In 1851, Hansen began to study painting at the Royal Danish Academy of Fine Arts, where he was awarded silver medals in 1956 and 1857. By the time he graduated, his father had opened a small photographic studio (1854), with the help of older brother Georg, but he decided to continue pursuing a career as a painter.

During the 1860s, he made numerous study trips to France and England. In 1865, he was awarded the Neuhausenske Prize for a scene depicting Lieutenant Johan Anker and his heroic actions during the Battle of Dybbøl.

==Career==
Eventually, he developed an interest in photography and, in 1867, together with Georg and Albert Schou, a retired Lieutenant and clerk, founded the company of Hansen & Schou. Two years later, they took on another partner, the German-born Clemens Weller (a bookbinder), so the firm was renamed Hansen, Schou & Weller. That same year, they received a Royal warrant of appointment as official court photographers. In 1872, they participated in the Nordic Industry and Art Exhibition (Copenhagen) and, in 1875, received a bronze medal at a similar exhibition in Vienna.

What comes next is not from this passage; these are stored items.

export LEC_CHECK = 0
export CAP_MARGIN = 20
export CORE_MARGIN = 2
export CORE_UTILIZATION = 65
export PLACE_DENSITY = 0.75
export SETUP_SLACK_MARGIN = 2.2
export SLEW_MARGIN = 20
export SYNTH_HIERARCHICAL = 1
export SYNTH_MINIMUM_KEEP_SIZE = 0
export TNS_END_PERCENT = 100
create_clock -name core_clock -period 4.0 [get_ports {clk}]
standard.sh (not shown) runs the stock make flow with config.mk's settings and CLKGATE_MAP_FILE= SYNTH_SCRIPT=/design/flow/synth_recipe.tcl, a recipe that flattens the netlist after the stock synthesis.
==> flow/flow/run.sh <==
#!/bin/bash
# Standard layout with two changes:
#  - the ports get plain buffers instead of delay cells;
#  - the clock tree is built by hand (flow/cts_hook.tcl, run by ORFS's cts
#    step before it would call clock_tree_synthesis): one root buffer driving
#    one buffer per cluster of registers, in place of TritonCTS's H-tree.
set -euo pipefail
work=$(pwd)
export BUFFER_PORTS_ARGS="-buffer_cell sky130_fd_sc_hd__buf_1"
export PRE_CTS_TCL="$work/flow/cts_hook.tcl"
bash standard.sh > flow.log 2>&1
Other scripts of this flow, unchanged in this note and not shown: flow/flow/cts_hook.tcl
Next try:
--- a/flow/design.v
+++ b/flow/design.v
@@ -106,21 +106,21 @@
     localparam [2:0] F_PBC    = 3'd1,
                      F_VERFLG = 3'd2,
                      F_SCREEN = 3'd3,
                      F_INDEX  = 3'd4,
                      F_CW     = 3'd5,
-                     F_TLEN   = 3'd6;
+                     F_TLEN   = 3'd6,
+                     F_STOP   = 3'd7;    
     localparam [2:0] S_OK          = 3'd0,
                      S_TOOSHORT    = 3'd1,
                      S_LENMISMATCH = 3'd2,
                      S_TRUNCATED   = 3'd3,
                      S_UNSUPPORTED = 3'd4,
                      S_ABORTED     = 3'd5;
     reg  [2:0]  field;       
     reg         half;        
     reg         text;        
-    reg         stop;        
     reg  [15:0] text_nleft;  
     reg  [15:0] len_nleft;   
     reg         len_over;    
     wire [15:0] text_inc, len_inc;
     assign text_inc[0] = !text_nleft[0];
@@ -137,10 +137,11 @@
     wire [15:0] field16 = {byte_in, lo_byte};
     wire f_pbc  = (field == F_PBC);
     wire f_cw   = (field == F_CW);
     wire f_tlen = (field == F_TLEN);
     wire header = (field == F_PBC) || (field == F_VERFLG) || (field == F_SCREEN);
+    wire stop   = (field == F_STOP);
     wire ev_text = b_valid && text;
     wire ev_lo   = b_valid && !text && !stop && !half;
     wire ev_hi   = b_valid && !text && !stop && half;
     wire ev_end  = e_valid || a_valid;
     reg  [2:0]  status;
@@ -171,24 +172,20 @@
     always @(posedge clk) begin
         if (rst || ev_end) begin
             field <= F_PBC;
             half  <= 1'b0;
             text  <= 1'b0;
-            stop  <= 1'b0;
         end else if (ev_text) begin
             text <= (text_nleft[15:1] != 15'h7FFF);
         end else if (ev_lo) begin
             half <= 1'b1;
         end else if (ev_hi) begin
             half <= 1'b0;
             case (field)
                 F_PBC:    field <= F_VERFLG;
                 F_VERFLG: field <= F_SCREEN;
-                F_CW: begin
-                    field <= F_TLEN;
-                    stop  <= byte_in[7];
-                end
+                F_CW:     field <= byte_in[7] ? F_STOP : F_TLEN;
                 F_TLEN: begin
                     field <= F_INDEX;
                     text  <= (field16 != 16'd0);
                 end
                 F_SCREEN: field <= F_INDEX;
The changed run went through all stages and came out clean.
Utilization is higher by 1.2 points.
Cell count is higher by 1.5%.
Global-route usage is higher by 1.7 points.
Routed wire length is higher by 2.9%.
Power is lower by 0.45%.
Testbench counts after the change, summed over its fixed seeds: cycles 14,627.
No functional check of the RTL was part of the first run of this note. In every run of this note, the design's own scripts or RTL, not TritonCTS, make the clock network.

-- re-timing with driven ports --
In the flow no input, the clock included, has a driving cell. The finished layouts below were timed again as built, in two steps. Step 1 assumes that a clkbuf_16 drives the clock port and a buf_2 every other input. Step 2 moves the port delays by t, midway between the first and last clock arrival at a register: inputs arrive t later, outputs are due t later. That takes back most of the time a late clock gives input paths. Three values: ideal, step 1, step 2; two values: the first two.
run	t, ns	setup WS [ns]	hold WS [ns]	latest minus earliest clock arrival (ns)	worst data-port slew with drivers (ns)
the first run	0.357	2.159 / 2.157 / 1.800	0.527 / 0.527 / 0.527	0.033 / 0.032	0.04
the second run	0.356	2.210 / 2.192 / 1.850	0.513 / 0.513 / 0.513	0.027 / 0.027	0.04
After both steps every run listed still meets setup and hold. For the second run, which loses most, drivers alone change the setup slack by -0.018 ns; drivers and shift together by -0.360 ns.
Background: an optimization exercise with open tools, aiming at a short achievable clock period and few clock cycles. Do not read the settings as production practice.
The RTL was checked by simulation tests, not by an equivalence proof against the original design.
Power figures rest on the tool's default switching activity, not on a simulated workload.

===== flow/config.mk =====
export PLATFORM = sky130hd
export DESIGN_NAME = yarisc_core
export DESIGN_NICKNAME = yarisc_core
export VERILOG_FILES = /design/flow/design.v
export SDC_FILE = /design/flow/constraint.sdc
export NUM_CORES = 4
export LEC_CHECK = 0
export CAP_MARGIN = 20
export CORE_MARGIN = 2
export CORE_UTILIZATION = 40
export PLACE_DENSITY = 0.6
export SETUP_SLACK_MARGIN = 4
export SLEW_MARGIN = 20

===== flow/constraint.sdc =====
create_clock -name core_clock -period 8.0 [get_ports {clk}]
set_input_delay 1.6000 -clock core_clock [delete_from_list [all_inputs] [get_ports {clk}]]
set_output_delay 1.6000 -clock core_clock [all_outputs]
set_load 0.01 [all_outputs]

===== flow/design.v =====
module yarisc_core (
    input  wire        clk,
    input  wire        rst,           
    output wire        mem_req,
    output wire        mem_we,
    output wire [15:0] mem_addr,
    output wire [15:0] mem_wdata,
    input  wire        mem_ready,
    input  wire [15:0] mem_rdata,     
    output wire        halted,
    output wire        panicked,
    output wire [1:0]  panic_code,    
    input  wire [3:0]  dbg_sel,
    output wire [15:0] dbg_data
);
    localparam integer LN = 6;                  
    localparam integer N  = 1 << LN;
    localparam integer TW = 15 - LN;            
    localparam integer WB = 6;                  
    localparam [5:0] OP_MOV = 6'h01, OP_LDR = 6'h02, OP_STR = 6'h04,
                     OP_ADD = 6'h10, OP_ADC = 6'h11, OP_JMP = 6'h2A,
                     OP_JCC = 6'h2C, OP_NOP = 6'h3E, OP_HLT = 6'h3F;
    localparam [1:0] P_INVALID = 2'd1, P_MEMACCESS = 2'd2, P_NONZERO = 2'd3;
    localparam [1:0] PK_NONE = 2'd0, PK_READ = 2'd1, PK_STORE = 2'd2;
    localparam integer PD_L2 = 0;     
    localparam integer PD_J  = 1;     
    localparam integer PD_C  = 2;     
    localparam integer PD_M7 = 3;     
    localparam integer PD_BK = 4;     
    localparam integer PD_WF = 5;     
    localparam integer PD_BR = 6;     
    localparam integer PD_BI = 7;     
    localparam integer PDW   = 8;
    function [16:0] add16(input [15:0] a, input [15:0] b, input cin);
        reg [15:0] g, p, gg, pq;
        integer k, j;
        begin
            g  = a & b;
            p  = a ^ b;
            gg = g;
            pq = p;
            gg[0] = g[0] | (p[0] & cin);
            for (k = 1; k < 16; k = k * 2)
                for (j = 15; j >= k; j = j - 1) begin
                    gg[j] = gg[j] | (pq[j] & gg[j - k]);
                    pq[j] = pq[j] & pq[j - k];
                end
            add16[0] = p[0] ^ cin;
            for (j = 1; j < 16; j = j + 1)
                add16[j] = p[j] ^ gg[j - 1];
            add16[16] = gg[15];
        end
    endfunction
    function ltu(input [15:0] a, input [15:0] b);
        reg [16:0] s;
        begin
            s   = add16(a, ~b, 1'b1);
            ltu = !s[16];
        end
    endfunction
    function [PDW-1:0] predec(input [15:0] w, input [15:0] a, input [15:0] am2);
        reg [5:0] o;
        reg mv, ld, st, ad, ac, jm, jc, np, hl, two, three, legal, rd7, l2;
        begin
            o  = w[5:0];
            mv = (o == OP_MOV); ld = (o == OP_LDR); st = (o == OP_STR);
            ad = (o == OP_ADD); ac = (o == OP_ADC); jm = (o == OP_JMP);
            jc = (o == OP_JCC); np = (o == OP_NOP); hl = (o == OP_HLT);
            two   = mv | ld | st;
            three = ad | ac;
            legal = two | three | jm | jc | np | hl;
            rd7   = (w[8:6] == 3'd7);
            l2    = ((two | three) & w[15] & w[14]) | ((jm | jc) & w[15]);
            predec[PD_L2] = l2;
            predec[PD_J]  = jm;
            predec[PD_C]  = jc;
            predec[PD_M7] = mv & w[15] & w[14] & rd7;
            predec[PD_BK] = !legal | hl | (three & rd7) | (mv & rd7 & !(w[15] & w[14])) | (ld & rd7);
            predec[PD_WF] = mv | three;
            predec[PD_BR] = ltu({{10{w[13]}}, w[13:9], 1'b0}, a);
            predec[PD_BI] = ltu(w, am2);
        end
    endfunction
    reg [15:0] regs [0:6];            
    reg [15:0] ip;                    
    reg        flag_c;
    reg [15:0] zres;                  
    reg        halt_r, panic_r;
    reg [1:0]  pcode;
    wire       flag_z = (zres == 16'h0000);
    reg [N-1:0]   cv;
    reg [TW-1:0]  ctag [0:N-1];
    reg [15:0]    cdat [0:N-1];
    reg [PDW-1:0] cpd  [0:N-1];
    reg [15:0] fa;
    reg [1:0]  pk;
    reg        mwe;
    reg [15:0] wd;
    reg [15:0] pp;                    
    reg [15:0] pcf;
    reg        fblk;                  
    reg        ev;
    reg [15:0] eir, eimm, enip;
    reg        ept;                   
    reg        efp;                   
    reg        ewf;                   
    reg [15:0] edal;                  
    reg        rpv;
    reg [15:0] rpc;
    reg        lw;
    reg [15:0] la, lnip;
    reg [2:0]  lrd;
    reg        lbad;
    reg        spv;
    reg        sp_halt;
    reg [1:0]  sp_code;
    wire sbp   = (pk == PK_STORE);
    wire pfill = (pk == PK_READ) && mem_ready;
    wire [15:0]   pcf2 = add16(pcf, 16'd2, 1'b0);
    wire [15:0]   pcf4 = add16(pcf, 16'd4, 1'b0);
    wire [LN-1:0] i0 = pcf[LN:1];
    wire [LN-1:0] i1 = pcf2[LN:1];
    wire c0 = cv[i0] && (ctag[i0] == pcf[15:LN+1]);
    wire c1 = cv[i1] && (ctag[i1] == pcf2[15:LN+1]);
    wire [15:0]    w0 = cdat[i0];
    wire [15:0]    w1 = cdat[i1];
    wire [PDW-1:0] p0 = cpd[i0];
    wire [PDW-1:0] p1 = cpd[i1];
    wire [1:0]  f_m    = {flag_z, flag_c} & w0[7:6];
    wire        f_tk   = w0[14] ? (f_m == 2'b00) : (f_m != 2'b00);
    wire        f_pred = (w0[7:6] == 2'b00) ? w0[14] :
                         !(ev && ewf) ? f_tk :
                         w0[15] ? p1[PD_BI] : p0[PD_BR];
    wire        f_take = p0[PD_J] | (p0[PD_C] & f_pred) | p0[PD_M7];
    wire [15:0] f_tgt  = w0[15] ? w1 :
                         p0[PD_J] ? {{6{w0[14]}}, w0[14:6], 1'b0} :
                                    {{10{w0[13]}}, w0[13:9], 1'b0};
    wire [15:0] f_nip  = p0[PD_L2] ? pcf4 : pcf2;
    wire [15:0] f_next = f_take ? f_tgt : f_nip;
    wire [5:0] op    = eir[5:0];
    wire       sel   = eir[15];
    wire       loc   = eir[14];
    wire       as_b  = eir[13];
    wire [2:0] f_op0 = eir[8:6];
    wire [2:0] f_op1 = eir[11:9];
    wire [2:0] f_op2 = eir[14:12];
    wire [15:0] simm = {{12{eir[12]}}, eir[12:9]};
    wire is_mov = (op == OP_MOV);
    wire is_ldr = (op == OP_LDR);
    wire is_str = (op == OP_STR);
    wire is_add = (op == OP_ADD);
    wire is_adc = (op == OP_ADC);
    wire is_jmp = (op == OP_JMP);
    wire is_jcc = (op == OP_JCC);
    wire is_nop = (op == OP_NOP);
    wire is_hlt = (op == OP_HLT);
    wire two_op   = is_mov | is_ldr | is_str;
    wire three_op = is_add | is_adc;
    wire legal    = two_op | three_op | is_jmp | is_jcc | is_nop | is_hlt;
    reg [15:0] mbz;
    always @(*) begin
        mbz = 16'h0000;
        if (two_op) begin
            if (!sel)      mbz = 16'h7000;
            else if (!loc) mbz = 16'h2000;
            else           mbz = 16'h3E00;
        end else if (three_op) begin
            if (sel && loc) mbz = 16'h1000;
        end else if (is_jmp) begin
            if (sel) mbz = 16'h7FC0;
        end else if (is_jcc) begin
            mbz = sel ? 16'h3F00 : 16'h0100;
        end else if (is_nop || is_hlt) begin
            mbz = 16'hFFC0;
        end
    end
    wire bad_bits = |(eir & mbz);
    function [15:0] rd_reg(input [2:0] idx);
        rd_reg = (idx == 3'd7) ? enip : regs[idx];
    endfunction
    reg [15:0] opb, opc;
    always @(*) begin
        opb = 16'h0000;
        opc = 16'h0000;
        if (two_op) begin
            if (!sel)      opb = rd_reg(f_op1);
            else if (!loc) opb = simm;
            else           opb = eimm;
        end else begin
            if (!sel) begin
                opb = rd_reg(f_op1);
                opc = rd_reg(f_op2);
            end else if (!loc) begin
                if (!as_b) begin opb = simm;           opc = rd_reg(f_op0); end
                else       begin opb = rd_reg(f_op0);  opc = simm;          end
            end else begin
                if (!as_b) begin opb = eimm;           opc = rd_reg(f_op1); end
                else       begin opb = rd_reg(f_op1);  opc = eimm;          end
            end
        end
    end
    wire [16:0] sum     = add16(opb, opc, is_adc & flag_c);
    wire        wr_alu  = is_mov | three_op;
    wire [15:0] alu_res = is_mov ? opb : sum[15:0];
    wire [15:0] jmp_target = sel ? eimm : {{6{eir[14]}}, eir[14:6], 1'b0};
    wire [15:0] jcc_target = sel ? eimm : {{10{eir[13]}}, eir[13:9], 1'b0};
    wire [1:0]  jcc_m      = {flag_z, flag_c} & eir[7:6];
    wire        jcc_taken  = eir[14] ? (jcc_m == 2'b00) : (jcc_m != 2'b00);
    wire [15:0]   dal  = edal;                    
    wire [15:0]   da   = sel ? dal : regs_b;      
    wire [15:0]   regs_b = rd_reg(f_op1);
    wire [15:0]   dlk  = lw ? la : dal;           
    wire [LN-1:0] id   = dlk[LN:1];
    wire          dch  = cv[id] && (ctag[id] == dlk[15:LN+1]);
    wire          dsf  = sbp && (fa[15:1] == dlk[15:1]);
    wire          dpf  = pfill && (fa[15:1] == dlk[15:1]);
    wire [15:0]   ddat = dsf ? wd : dch ? cdat[id] : mem_rdata;
    wire          dhit = dsf || dch;
    wire [15:0]   st_val = rd_reg(f_op0);
    wire e_run  = ev && !lw && !spv && !halt_r && !panic_r;
    wire e_fp   = e_run && efp;
    wire e_inv  = e_run && !efp && !legal;
    wire e_ok   = e_run && !efp && legal;
    wire e_mem  = e_ok && (is_ldr || is_str);
    wire e_odd  = e_mem && da[0];
    wire e_st   = e_ok && is_str && !da[0] && !sbp;       
    wire e_ld   = e_ok && is_ldr && !da[0];
    wire e_ldh  = e_ld && sel && dhit && !bad_bits;       
    wire e_ldw  = e_ld && !(sel && dhit && !bad_bits);    
    wire e_alu  = e_ok && wr_alu;
    wire e_jcc  = e_ok && is_jcc;
    wire e_adv  = e_ok && !(is_str && sbp);
    wire l_done = lw && (dhit || dpf);
    wire e_redir_alu = e_alu && (f_op0 == 3'd7) && !(is_mov && sel && loc);
    wire e_redir_ld  = e_ldh && (f_op0 == 3'd7);
    wire e_redir_jcc = e_jcc && (jcc_taken != ept);
    wire l_redir     = l_done && (lrd == 3'd7);
    wire redir = rpv || e_redir_jcc;
    wire [15:0] redir_pc = rpv ? rpc : jcc_taken ? jcc_target : enip;
    wire e_stop_now = e_fp || e_inv || e_odd ||
                      (e_adv && (bad_bits || is_hlt) && !is_ldr);
    wire e_stop_cm  = e_stop_now;
    wire l_stop     = l_done && lbad;
    wire [1:0] e_stop_code = (e_fp || e_odd) ? P_MEMACCESS : e_inv ? P_INVALID : P_NONZERO;
    wire       e_stop_halt = !(e_fp || e_inv || e_odd) && !bad_bits && is_hlt;
    wire [15:0] e_stop_ip  = (e_fp || e_inv || e_odd) ? enip :
                             (wr_alu && f_op0 == 3'd7) ? alu_res :
                             is_jmp ? jmp_target :
                             (is_jcc && jcc_taken) ? jcc_target : enip;
    wire stopping = spv || halt_r || panic_r;
    wire e_accept = !ev || e_adv;
    wire f_conf   = (sbp && (fa[15:1] == pcf[15:1] || fa[15:1] == pcf2[15:1])) ||
                    (e_st && (da[15:1] == pcf[15:1] || da[15:1] == pcf2[15:1]));
    wire f_can    = !fblk && !redir && !stopping && !e_stop_now && !l_stop && e_accept;
    wire f_go     = f_can && !pcf[0] && c0 && (!p0[PD_L2] || c1) && !f_conf;
    wire f_pgo    = f_can && pcf[0];
    wire f_miss0  = !fblk && !stopping && !pcf[0] && !c0 && !(pfill && fa == pcf);
    wire f_miss1  = !fblk && !stopping && !pcf[0] && c0 && p0[PD_L2] && !c1 && !(pfill && fa == pcf2);
    assign mem_req    = (pk != PK_NONE);
    assign mem_we     = mwe;
    assign mem_addr   = fa;
    assign mem_wdata  = wd;
    assign halted     = halt_r;
    assign panicked   = panic_r;
    assign panic_code = pcode;
    assign dbg_data   = dbg_sel[3] ? {14'h0000, flag_z, flag_c} :
                        (dbg_sel[2:0] == 3'd7) ? ip : regs[dbg_sel[2:0]];
    wire        pp_adv = pfill && (fa == pp);
    wire [15:0] pp2    = add16(pp, 16'd2, 1'b0);
    wire [15:0] pp_n   = pp_adv ? pp2 : pp;
    wire [15:0] d_a    = add16(pp, ~pcf, 1'b1);
    wire [15:0] d_b    = add16(pp2, ~pcf, 1'b1);
    wire        pp_in  = pp_adv ? (d_b[15:WB] == 0) : (d_a[15:WB] == 0);
    wire        pp_bh  = pp_adv ? d_b[15] : d_a[15];
    wire [15:0]    fill_d  = sbp ? wd : mem_rdata;
    wire [15:0]    fa_m2   = add16(fa, 16'hFFFE, 1'b0);
    wire [PDW-1:0] fill_pd = predec(fill_d, fa, fa_m2);
    task automatic wr_reg(input [2:0] idx, input [15:0] val);
        if (idx != 3'd7) regs[idx] <= val;
    endtask
    integer i;
    always @(posedge clk) begin
        if (rst) begin
            for (i = 0; i < 7; i = i + 1)
                regs[i] <= 16'h0000;
            ip      <= 16'h0000;
            flag_c  <= 1'b0;
            zres    <= 16'h0001;
            halt_r  <= 1'b0;
            panic_r <= 1'b0;
            pcode   <= 2'd0;
            cv      <= {N{1'b0}};
            fa      <= 16'h0000;
            pk      <= PK_READ;
            mwe     <= 1'b0;
            wd      <= 16'h0000;
            pp      <= 16'h0000;
            pcf     <= 16'h0000;
            fblk    <= 1'b0;
            ev      <= 1'b0;
            eir     <= 16'h0000;
            eimm    <= 16'h0000;
            enip    <= 16'h0000;
            ept     <= 1'b0;
            efp     <= 1'b0;
            ewf     <= 1'b0;
            lw      <= 1'b0;
            la      <= 16'h0000;
            lnip    <= 16'h0000;
            lrd     <= 3'd0;
            lbad    <= 1'b0;
            edal    <= 16'h0000;
            rpv     <= 1'b0;
            rpc     <= 16'h0000;
            spv     <= 1'b0;
            sp_halt <= 1'b0;
            sp_code <= 2'd0;
        end else begin
            if (mem_ready && pk != PK_NONE) begin
                cv[fa[LN:1]]   <= 1'b1;
                ctag[fa[LN:1]] <= fa[15:LN+1];
                cdat[fa[LN:1]] <= fill_d;
                cpd[fa[LN:1]]  <= fill_pd;
            end
            if (e_alu) begin
                wr_reg(f_op0, alu_res);
                zres <= alu_res;
                if (three_op) flag_c <= sum[16];
            end
            if (e_ld) begin
                wr_reg(f_op0, ddat);
                la   <= da;
                lrd  <= f_op0;
                lnip <= enip;
                lbad <= bad_bits;
            end
            if (e_ldw) lw <= 1'b1;
            if (lw) wr_reg(lrd, ddat);
            if (l_done) lw <= 1'b0;
            rpv <= e_redir_alu || e_redir_ld || l_redir;
            rpc <= e_alu ? alu_res : ddat;
            if (e_stop_cm) begin
                ip <= e_stop_ip;
                if (!sbp && !e_st) begin
                    if (e_stop_halt) halt_r <= 1'b1;
                    else begin panic_r <= 1'b1; pcode <= e_stop_code; end
                end else begin
                    spv     <= 1'b1;
                    sp_halt <= e_stop_halt;
                    sp_code <= e_stop_code;
                end
            end
            if (l_stop) begin
                ip <= (lrd == 3'd7) ? ddat : lnip;
                panic_r <= 1'b1;
                pcode   <= P_NONZERO;
            end
            if (spv && !sbp) begin
                spv <= 1'b0;
                if (sp_halt) halt_r <= 1'b1;
                else begin panic_r <= 1'b1; pcode <= sp_code; end
            end
            if (redir) begin
                pcf  <= redir_pc;
                fblk <= 1'b0;
                ev   <= 1'b0;
            end else if (f_go) begin
                pcf  <= f_next;
                fblk <= p0[PD_BK];
                ev   <= 1'b1;
                eir  <= w0;
                eimm <= w1;
                enip <= f_nip;
                ept  <= f_pred;
                efp  <= 1'b0;
                ewf  <= p0[PD_WF];
                edal <= w0[14] ? w1 : {{12{w0[12]}}, w0[12:9]};
            end else if (f_pgo) begin
                fblk <= 1'b1;
                ev   <= 1'b1;
                efp  <= 1'b1;
                ewf  <= 1'b0;
                enip <= pcf;
            end else if (e_adv || e_stop_now) begin
                ev <= 1'b0;
            end
            pp <= pp_n;
            if (e_st) begin
                fa  <= da;
                wd  <= st_val;
                mwe <= 1'b1;
                pk  <= PK_STORE;
            end else if (sbp && !mem_ready) begin
            end else begin
                mwe <= 1'b0;
                if (stopping || e_stop_cm) begin
                    pk <= PK_NONE;
                end else if (e_ld && !e_ldh) begin
                    fa <= da;
                    pk <= PK_READ;
                end else if (lw && !l_done) begin
                    fa <= la;
                    pk <= PK_READ;
                end else if (f_miss0) begin
                    fa <= pcf;
                    if (!pp_in) pp <= pcf;
                    pk <= PK_READ;
                end else if (f_miss1) begin
                    fa <= pcf2;
                    if (!pp_in) pp <= pcf2;
                    pk <= PK_READ;
                end else if (pp_in) begin
                    fa <= pp_n;
                    pk <= PK_READ;
                end else if (pp_bh) begin
                    fa <= pcf;
                    pp <= pcf;
                    pk <= PK_READ;
                end else begin
                    pk <= PK_NONE;
                end
            end
        end
    end
endmodule

===== flow/run.sh =====
#!/bin/bash
# synth_recipe.tcl (not shown) runs the flow's synth.tcl, then flattens the netlist and writes it again
# the make line also repeats each setting of config.mk as NAME=value (left out here)
make -C /OpenROAD-flow-scripts/flow DESIGN_CONFIG=/design/flow/config.mk WORK_HOME=/design/flow/orfs CLKGATE_MAP_FILE= SYNTH_SCRIPT=/design/flow/synth_recipe.tcl finish

==> notes.md <==
critical path, stage by stage (launching register included):
cell       delay (ns)
dfxtp_2          0.37
ha_4             0.18
nand3_4          0.22
xnor2_4          0.38
buf_6            0.24
buf_4            0.28
buf_4            0.22
mux2i_1          0.23
a32oi_1          0.13
and3_1           0.24
nor4_2           0.38
a31oi_4          0.21
o41a_4           0.58
or3_4            0.38
a211oi_4         0.21
buf_6            0.16
buf_12           0.17
buf_12           0.13
clkbuf_16        0.15
mux2i_1          0.18
nor2_1           0.05
placed cells by master, fill, tap and decap left out, drive strengths merged, types with 31 or more instances in the layout:
cell type      netlist  layout
a21oi              400     400
xnor2              141     141
mux2                53      59
mux2i              341     341
dfxtp              325     325
nor4                45      45
nand2              810     813
buf                433     998
mux4              1528    1529
nand4               57      57
nor3                82      82
clkbuf             459     346
clkdlybuf4s50        0      43
bufbuf               0      32
nor2              1003    1003
a31oi              112     112
o21bai              96      96
and2                46      46
edfxtp            2224    2224
bufinv               0      31
a311oi              48      48
a221oi              52      52
nor2b               43      43
ha                  80      80
inv                109     122
o22ai              242     242
clkinv              12     123
xor2                58      58
a22oi              164     164
nand3              257     258
nand2b              38      42
and3                74      74
o211ai             106     106
a211oi             115     115
diode                0      43
o21ai              442     443
metrics by stage:
step / setup slack [ns] / instances
after CTS: 2.884 / 15730
after global routing: 2.749 / 15840
after detailed placement: 1.359 / 14740
after floorplan: 2.332 / 10360
after global placement: 1.266 / 14730
final: 2.721 / 15880
repair_timing:
action / CTS / global route
resized for setup: 1040 / 453
setup buffers: 398 / 101
setup endpoints to repair: 2274 / 1100
pin swaps: 271 / 227
hold buffers: 0 / 0
gates cloned: 83 / 10
final timing paths:
check / start / end / slack (ns)
hold reg to reg: lnip[11] / lnip[11] / 0.46
setup / recovery: pcf[2] / eimm[4] / 2.72
setup reg to reg: pcf[2] / eimm[4] / 2.72
hold / removal: lnip[11] / lnip[11] / 0.46
area by class of cell:
class,instances,area (sq um),area share (%)
Sequential cell,2549,73450,42.27
Multi-Input combinational cell,6816,70770,40.73
Timing Repair Buffer,1093,13710,7.890
Clock buffer,337,7453,4.289
Tap cell,4751,5944,3.421
Clock inverter,173,1810,1.042
Inverter,121,520.5,0.2995
Antenna cell,43,107.6,0.06193
registers in the layout (all words and copies together) (netlist names), 64 cells and up, named ones only:
signal  cells
cdat     1024
cpd       512
ctag      576
cv         64
regs      128
routing by layer:
layer | track usage [%] | routed length, microns | vias to the layer above
met3 | 14.26 | 108800 | 2763
met1 | 44.38 | 221000 | 58520
met5 | 0 | 428 | -
met2 | 50.46 | 277000 | 11010
li1 | - | - | 43070
met4 | 23.43 | 54950 | 38
power breakdown:
group	internal [W]	switching (W)	total (W)
clock network	0.00770	0.00580	0.0135
registers	0.0147	0.000154	0.0149
logic	0.00158	0.00246	0.00403
total	0.0240	0.00841	0.0324
kinds of logic (layout without fill, tap and decap cells):
logic type	after synthesis	count (layout)
adder cells (fa/ha/maj)	82	82
XOR/XNOR	199	199
flip-flops	2549	2549
buffers and inverters	1016	1724
other	1	59
multiplexers	1922	1929
AO/OA/AOI/OAI	2035	2036
AND/OR/NAND/NOR	2545	2554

Shortly after Schou left, in 1885, the company relocated to a fashionable location in Bredgade. Hansen retired to resume painting in 1889. Initially, perhaps influenced by his experience with photography, he painted in a very detailed naturalistic style. Later, his choice of subjects and styles became more flexible.

==Personal life==
He never married and was interred at the Garrison Cemetery, Copenhagen.

== Sources ==
- Bjørn Ochsner: Fotografer i og fra Danmark til og med år 1920, Bibliotekscentralen, 1986, ISBN 87-552-1216-6
- Mette Sandbye (Ed.), Dansk Fotografihistorie, Copenhagen: Gyldendal 2004, ISBN 87-00-39586-2
- Kirsten Nannestad, "N.C. Hansen", in: Sys Hartmann (Ed.), Weilbachs Kunstnerleksikon, Copenhagen: Rosinante 1994–2000.